Se cruzó de brazos y respiró hondo.

—Los humanos creen que son el centro de todo —murmuró—. Peleamos, destruimos, buscamos significado en la nada. Pero ahí arriba… nada de eso importa.

Creció creyendo que debía luchar para encontrar su lugar en el mundo, pero ¿y si su verdadera libertad no estaba en ganar una guerra, sino en dejar de jugar el juego?

Miró la ciudad, la infinidad de personas atrapadas en su propio ciclo de vida y muerte, ambiciones y miedos. ¿Cuántos de ellos realmente vivían? La mayoría solo sobrevivía, atrapados en reglas que nunca cuestionaban.
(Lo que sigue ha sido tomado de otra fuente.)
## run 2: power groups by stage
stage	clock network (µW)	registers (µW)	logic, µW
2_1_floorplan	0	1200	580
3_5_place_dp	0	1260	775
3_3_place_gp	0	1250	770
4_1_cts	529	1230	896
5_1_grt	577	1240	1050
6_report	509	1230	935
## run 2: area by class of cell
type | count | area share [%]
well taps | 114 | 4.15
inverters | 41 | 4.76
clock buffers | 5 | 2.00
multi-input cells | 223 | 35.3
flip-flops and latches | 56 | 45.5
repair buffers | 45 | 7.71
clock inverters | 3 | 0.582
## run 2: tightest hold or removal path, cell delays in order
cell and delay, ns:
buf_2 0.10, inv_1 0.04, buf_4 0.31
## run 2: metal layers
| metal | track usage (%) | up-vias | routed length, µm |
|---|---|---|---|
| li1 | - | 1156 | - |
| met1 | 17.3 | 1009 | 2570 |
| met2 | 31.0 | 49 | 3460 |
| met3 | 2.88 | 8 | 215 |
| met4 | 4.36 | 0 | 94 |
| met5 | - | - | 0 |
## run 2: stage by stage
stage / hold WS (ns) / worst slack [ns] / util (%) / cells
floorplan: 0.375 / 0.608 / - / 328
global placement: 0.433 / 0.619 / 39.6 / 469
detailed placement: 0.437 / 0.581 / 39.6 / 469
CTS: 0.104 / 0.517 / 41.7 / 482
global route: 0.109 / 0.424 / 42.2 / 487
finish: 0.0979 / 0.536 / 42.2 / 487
Como él lo estuvo una vez.

—Nos enseñan a obedecer, a seguir el camino trazado sin preguntar por qué —susurró—. Pero ¿y si el propósito de la vida no es encontrar un camino, sino destruirlo y crear el nuestro?

Se quedó allí, en silencio, dejando que el viento le despeinara el cabello negro. Quizás nunca tendría respuestas. Quizás no importaban. Lo único que sabía era que no iba a permitir que el mundo lo moldeara. Sería él quien lo rompiera.

Con un último vistazo al cielo, bajó las escaleras de regreso a su habitación.

Aiko dormía plácidamente. Ryuusei la observó por un momento y luego se dejó caer en una silla cercana, cerrando los ojos. Mañana, el mundo seguiría girando. Pero él, poco a poco, estaba aprendiendo a girar en su propia dirección.

Al día siguiente, Ryuusei dejó a Aiko en el hotel y salió. Necesitaba dos cosas: una nueva identidad y un nuevo rostro. Entró a una peluquería y pidió un cambio radical. Dos horas después, su cabello negro había desaparecido, reemplazado por un rubio dorado que le daba un aire completamente distinto.

Satisfecho, se dirigió a una oficina clandestina donde los criminales más peligrosos conseguían documentos falsos. Allí, con una mezcla de amenazas y chantaje, logró asegurarse pasaportes falsos para él y para una niña desconocida, cuyo nombre aún no preguntaba.

El hombre que hacía los pasaportes aceptó a regañadientes.

—Tomará dos semanas —dijo con voz grave.

Ryuusei sonrió.

—Perfecto. Tengo tiempo para divertirme un poco.

Las siguientes dos semanas fueron inusualmente tranquilas para él y Aiko. Se permitieron vivir como personas normales por un breve instante. Pasearon por la ciudad, probaron comidas que nunca antes habían disfrutado, compraron ropa nueva e incluso se permitieron momentos de pura estupidez, como gastar dinero en un salón de juegos o hacer competencias de quién podía comer más takoyaki sin quemarse la lengua.

Aiko, antes de seguir divirtiéndonos, debemos hacer algo importante: volver a nuestra antigua mansión y encontrar a nuestros mayordomos.

Dos días después de lo que dijo Ryuusei, llegaron a la mansión, ahora en ruinas.

El viento soplaba con una quietud fúnebre cuando Ryuusei y Aiko llegaron a los restos de la mansión. Lo que una vez había sido un refugio, una fortaleza, ahora no era más que escombros carbonizados y muros desplomados. El aroma a ceniza aún persistía en el aire, mezclado con el rastro amargo de lo que alguna vez fue vida.

Los Heraldos que lo habían seguido en su causa se mantenían en silencio, esperando órdenes, pero Ryuusei no dijo nada por un momento. Solo se quedó allí, de pie entre las ruinas, observando los cuerpos cubiertos por polvo y sangre seca.

No había gritos, ni gemidos de agonía. Solo un sepulcral silencio.

Aiko bajó la mirada, mordiendo su labio con culpa. Sabía lo que significaba este lugar para él. Sabía que, aunque Ryuusei nunca lo admitiría en voz alta, esto dolía.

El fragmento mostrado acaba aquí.